--- src/rtl/quad_step.sv ---
// quadrature decoder: one-cycle step and direction from a/b pair
`timescale 1ns/1ps
module quad_step (
	// clock and reset
	input  wire logic                clk,
	input  wire logic                arst_n,
	// encoder phases
	input  wire enc_div_pkg::quad_s  enc_in,
	// decoded step
	output logic                     step,
	output logic                     dir_up
);
	import enc_div_pkg::*;

	quad_s prev_q;
	quad_s prev_d;
	logic  step_d;
	logic  up_d;
	logic  step_q;
	logic  up_q;
	logic  primed_q;
	logic  primed_d;

	// gray transitions give one step; a leading b means counting up
	// no step on the first edge after reset: the encoder may rest anywhere
	always_comb begin
		prev_d   = enc_in;
		primed_d = 1'b1;
		step_d   = primed_q & ((enc_in.a ^ prev_q.a) ^ (enc_in.b ^ prev_q.b));
		up_d   = enc_in.a ^ prev_q.b;
	end

	always_ff @(posedge clk or negedge arst_n) begin
		if (!arst_n) begin
			prev_q   <= '0;
			step_q   <= 1'b0;
			up_q     <= 1'b0;
			primed_q <= 1'b0;
		end else begin
			primed_q <= primed_d;
			prev_q <= prev_d;
			step_q <= step_d;
			up_q   <= up_d;
		end
	end

	assign step   = step_q;
	assign dir_up = up_q;
endmodule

------------------------

Problem requirements
The lines sought are those in the data above that include the string "input"; copy each one.

Result of this exercise
	input  wire logic                clk,
	input  wire logic                arst_n,
	input  wire enc_div_pkg::quad_s  enc_in,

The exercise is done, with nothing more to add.